Your instructions:
Using only the records, tally the lines with "buffers" in them and state that total by itself.

Study material:

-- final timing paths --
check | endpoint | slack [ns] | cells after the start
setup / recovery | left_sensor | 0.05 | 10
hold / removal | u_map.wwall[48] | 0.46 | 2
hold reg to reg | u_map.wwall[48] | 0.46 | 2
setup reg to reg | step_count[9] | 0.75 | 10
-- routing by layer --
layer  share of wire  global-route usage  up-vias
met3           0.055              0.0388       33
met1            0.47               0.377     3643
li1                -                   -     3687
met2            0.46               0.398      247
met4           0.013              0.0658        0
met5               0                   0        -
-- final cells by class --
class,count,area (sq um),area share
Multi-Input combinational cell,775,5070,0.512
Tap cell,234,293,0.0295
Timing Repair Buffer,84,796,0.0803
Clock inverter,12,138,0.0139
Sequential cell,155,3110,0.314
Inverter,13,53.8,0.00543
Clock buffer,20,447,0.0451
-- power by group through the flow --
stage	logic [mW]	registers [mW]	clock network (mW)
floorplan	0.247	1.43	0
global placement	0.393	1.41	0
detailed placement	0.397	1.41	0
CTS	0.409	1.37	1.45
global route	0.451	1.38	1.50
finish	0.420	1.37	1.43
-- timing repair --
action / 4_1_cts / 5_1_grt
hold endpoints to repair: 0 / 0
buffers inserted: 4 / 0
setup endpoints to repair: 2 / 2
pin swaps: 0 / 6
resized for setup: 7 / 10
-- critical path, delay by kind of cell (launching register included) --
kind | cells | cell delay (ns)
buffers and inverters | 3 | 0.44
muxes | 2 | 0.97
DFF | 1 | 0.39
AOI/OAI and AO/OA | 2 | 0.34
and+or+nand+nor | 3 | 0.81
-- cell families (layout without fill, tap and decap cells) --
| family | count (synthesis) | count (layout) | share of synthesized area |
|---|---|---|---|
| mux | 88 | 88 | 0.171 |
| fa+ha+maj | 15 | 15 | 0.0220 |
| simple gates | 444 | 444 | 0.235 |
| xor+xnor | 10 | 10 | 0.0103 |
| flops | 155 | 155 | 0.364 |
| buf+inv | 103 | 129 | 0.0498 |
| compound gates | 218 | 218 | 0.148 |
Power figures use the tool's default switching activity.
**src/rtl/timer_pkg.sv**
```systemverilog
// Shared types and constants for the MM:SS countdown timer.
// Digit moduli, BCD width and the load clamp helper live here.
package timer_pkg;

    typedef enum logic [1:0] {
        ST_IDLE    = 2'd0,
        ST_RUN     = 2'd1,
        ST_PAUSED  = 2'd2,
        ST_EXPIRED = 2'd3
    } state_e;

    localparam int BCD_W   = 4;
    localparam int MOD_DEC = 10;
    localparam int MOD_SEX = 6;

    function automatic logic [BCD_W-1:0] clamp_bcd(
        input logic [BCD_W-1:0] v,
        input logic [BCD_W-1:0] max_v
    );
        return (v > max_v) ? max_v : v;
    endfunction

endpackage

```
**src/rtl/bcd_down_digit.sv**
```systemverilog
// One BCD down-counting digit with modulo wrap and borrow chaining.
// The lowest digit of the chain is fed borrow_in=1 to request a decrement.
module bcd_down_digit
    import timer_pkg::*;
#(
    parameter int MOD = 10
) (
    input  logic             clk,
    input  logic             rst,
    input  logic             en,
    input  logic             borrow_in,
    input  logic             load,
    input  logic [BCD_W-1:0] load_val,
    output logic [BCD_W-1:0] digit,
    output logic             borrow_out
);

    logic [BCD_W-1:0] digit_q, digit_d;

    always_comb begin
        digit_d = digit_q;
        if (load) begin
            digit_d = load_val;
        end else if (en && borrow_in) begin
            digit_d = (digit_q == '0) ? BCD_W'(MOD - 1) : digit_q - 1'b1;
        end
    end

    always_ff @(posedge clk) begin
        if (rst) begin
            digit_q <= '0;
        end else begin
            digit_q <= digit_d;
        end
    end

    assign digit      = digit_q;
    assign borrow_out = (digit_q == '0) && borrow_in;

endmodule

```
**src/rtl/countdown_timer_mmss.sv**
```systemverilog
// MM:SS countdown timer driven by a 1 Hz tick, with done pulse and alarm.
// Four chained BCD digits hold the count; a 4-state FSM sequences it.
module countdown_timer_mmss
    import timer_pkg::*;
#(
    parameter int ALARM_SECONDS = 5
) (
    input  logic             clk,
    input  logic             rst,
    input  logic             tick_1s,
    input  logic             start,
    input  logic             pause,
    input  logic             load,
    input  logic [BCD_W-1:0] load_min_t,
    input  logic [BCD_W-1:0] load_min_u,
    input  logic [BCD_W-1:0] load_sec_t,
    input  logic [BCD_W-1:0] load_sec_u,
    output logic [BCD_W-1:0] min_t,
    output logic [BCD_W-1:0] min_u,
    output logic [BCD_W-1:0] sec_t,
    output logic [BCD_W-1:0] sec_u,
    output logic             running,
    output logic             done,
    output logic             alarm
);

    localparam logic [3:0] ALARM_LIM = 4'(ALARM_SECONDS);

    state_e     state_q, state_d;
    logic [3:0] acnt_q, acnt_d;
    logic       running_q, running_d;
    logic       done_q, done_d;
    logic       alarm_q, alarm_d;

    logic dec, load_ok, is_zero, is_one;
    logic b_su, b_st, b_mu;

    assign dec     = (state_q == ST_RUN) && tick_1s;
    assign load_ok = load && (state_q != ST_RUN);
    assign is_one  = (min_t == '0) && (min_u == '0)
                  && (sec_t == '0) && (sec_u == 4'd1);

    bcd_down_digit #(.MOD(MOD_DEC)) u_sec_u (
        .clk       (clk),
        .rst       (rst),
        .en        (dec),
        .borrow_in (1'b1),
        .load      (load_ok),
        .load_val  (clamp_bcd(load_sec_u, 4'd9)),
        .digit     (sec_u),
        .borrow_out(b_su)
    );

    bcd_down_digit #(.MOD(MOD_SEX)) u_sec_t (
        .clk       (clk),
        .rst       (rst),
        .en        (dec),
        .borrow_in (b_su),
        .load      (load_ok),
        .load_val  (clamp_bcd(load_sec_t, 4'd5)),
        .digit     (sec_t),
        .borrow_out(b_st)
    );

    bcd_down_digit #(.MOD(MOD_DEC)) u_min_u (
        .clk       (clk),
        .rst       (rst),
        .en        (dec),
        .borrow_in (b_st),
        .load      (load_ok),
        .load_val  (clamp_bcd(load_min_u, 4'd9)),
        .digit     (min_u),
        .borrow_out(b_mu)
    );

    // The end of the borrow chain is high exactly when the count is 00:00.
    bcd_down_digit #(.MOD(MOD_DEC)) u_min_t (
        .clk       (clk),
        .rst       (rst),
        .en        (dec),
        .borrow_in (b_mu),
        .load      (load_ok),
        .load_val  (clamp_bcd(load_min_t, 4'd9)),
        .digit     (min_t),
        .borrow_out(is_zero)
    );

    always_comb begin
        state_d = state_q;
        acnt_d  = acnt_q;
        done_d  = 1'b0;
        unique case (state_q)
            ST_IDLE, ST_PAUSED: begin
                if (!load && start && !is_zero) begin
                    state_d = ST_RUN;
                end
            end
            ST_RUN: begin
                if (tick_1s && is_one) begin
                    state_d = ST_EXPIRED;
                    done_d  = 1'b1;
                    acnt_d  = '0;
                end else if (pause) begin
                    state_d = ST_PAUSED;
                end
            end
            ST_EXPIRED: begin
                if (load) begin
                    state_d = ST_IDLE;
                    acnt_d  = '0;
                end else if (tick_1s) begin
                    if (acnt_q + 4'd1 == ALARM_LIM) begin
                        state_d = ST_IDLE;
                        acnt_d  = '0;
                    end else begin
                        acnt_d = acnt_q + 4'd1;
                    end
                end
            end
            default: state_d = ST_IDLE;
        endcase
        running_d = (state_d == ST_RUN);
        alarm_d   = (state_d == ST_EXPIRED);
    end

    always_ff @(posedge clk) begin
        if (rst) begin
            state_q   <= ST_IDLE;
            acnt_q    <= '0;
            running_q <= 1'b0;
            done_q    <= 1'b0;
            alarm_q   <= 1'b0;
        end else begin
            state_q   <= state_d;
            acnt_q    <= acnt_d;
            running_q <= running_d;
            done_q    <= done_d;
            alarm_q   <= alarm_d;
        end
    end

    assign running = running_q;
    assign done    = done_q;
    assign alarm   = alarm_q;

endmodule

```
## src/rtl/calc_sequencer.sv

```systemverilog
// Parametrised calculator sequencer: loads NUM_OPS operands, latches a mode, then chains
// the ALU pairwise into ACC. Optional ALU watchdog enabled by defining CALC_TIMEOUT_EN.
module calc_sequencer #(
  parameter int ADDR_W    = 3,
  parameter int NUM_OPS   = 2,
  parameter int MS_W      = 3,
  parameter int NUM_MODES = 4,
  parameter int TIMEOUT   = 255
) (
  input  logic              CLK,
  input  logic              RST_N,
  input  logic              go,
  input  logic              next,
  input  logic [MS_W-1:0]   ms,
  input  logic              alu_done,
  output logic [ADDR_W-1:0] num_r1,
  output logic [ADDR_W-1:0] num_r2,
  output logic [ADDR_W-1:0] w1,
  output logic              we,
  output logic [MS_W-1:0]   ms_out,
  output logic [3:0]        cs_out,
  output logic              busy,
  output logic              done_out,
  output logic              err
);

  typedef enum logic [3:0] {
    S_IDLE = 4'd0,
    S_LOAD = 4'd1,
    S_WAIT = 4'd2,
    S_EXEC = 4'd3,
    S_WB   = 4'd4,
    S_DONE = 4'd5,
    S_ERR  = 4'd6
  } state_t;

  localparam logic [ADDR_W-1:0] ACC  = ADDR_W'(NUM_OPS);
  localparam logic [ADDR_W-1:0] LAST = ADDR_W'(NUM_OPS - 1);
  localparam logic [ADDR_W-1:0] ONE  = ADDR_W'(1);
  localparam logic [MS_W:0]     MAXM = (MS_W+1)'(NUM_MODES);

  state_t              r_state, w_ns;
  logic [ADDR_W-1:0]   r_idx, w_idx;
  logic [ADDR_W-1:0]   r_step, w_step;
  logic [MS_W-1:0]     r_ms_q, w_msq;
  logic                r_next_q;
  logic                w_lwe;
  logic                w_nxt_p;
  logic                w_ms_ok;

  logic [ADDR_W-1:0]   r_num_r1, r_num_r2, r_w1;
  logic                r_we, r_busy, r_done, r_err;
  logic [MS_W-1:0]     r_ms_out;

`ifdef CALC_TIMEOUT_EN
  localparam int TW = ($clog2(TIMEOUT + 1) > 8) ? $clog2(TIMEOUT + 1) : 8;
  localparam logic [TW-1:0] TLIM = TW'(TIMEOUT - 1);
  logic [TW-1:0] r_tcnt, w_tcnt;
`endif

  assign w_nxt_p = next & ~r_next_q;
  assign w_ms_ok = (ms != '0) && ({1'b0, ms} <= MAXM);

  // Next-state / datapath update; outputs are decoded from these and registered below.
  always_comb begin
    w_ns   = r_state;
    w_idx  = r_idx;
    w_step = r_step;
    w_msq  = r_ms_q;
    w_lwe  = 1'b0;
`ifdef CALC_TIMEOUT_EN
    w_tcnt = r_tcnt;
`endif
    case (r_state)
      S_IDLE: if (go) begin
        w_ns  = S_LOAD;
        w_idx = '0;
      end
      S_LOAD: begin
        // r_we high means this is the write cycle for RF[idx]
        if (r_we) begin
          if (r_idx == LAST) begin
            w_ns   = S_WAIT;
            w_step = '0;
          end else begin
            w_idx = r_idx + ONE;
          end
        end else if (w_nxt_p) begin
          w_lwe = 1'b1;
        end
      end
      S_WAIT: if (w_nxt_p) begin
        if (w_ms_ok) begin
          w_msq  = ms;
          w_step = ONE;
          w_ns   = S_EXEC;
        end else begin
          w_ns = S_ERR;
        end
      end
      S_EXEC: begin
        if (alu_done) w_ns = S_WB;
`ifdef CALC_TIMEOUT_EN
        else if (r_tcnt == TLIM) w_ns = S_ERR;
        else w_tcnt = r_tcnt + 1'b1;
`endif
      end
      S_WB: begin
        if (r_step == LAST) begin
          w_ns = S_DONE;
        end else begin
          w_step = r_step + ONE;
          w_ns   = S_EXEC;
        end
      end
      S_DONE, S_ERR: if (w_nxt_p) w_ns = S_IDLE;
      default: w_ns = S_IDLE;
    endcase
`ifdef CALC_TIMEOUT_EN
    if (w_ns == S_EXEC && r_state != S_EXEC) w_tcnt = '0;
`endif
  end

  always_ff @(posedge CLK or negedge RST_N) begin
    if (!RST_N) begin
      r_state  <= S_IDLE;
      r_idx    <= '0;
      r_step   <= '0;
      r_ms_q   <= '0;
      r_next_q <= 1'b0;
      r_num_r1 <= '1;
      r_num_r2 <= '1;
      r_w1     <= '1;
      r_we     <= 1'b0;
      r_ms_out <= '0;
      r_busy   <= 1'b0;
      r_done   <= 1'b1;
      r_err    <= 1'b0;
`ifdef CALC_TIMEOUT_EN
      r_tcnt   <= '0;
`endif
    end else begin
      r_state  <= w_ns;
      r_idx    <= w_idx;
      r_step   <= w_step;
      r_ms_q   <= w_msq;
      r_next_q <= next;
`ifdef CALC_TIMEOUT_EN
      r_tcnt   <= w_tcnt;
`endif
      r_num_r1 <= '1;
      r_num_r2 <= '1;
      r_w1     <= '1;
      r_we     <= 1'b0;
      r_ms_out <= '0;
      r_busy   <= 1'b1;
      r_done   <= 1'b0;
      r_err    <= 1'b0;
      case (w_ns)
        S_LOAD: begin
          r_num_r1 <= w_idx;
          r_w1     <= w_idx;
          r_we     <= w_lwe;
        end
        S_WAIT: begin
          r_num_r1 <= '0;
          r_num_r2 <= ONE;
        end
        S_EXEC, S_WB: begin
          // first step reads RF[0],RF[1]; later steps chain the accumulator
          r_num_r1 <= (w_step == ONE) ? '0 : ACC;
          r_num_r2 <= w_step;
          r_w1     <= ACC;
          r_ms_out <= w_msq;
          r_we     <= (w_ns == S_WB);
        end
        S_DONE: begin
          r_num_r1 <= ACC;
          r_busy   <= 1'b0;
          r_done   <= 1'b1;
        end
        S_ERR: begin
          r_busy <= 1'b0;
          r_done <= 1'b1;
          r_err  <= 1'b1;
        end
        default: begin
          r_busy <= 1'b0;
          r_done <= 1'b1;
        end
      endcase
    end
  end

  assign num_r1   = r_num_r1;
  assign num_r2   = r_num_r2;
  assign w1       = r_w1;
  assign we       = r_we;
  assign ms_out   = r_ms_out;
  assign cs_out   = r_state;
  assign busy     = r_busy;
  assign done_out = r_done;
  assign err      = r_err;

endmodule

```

Exercise answer:
2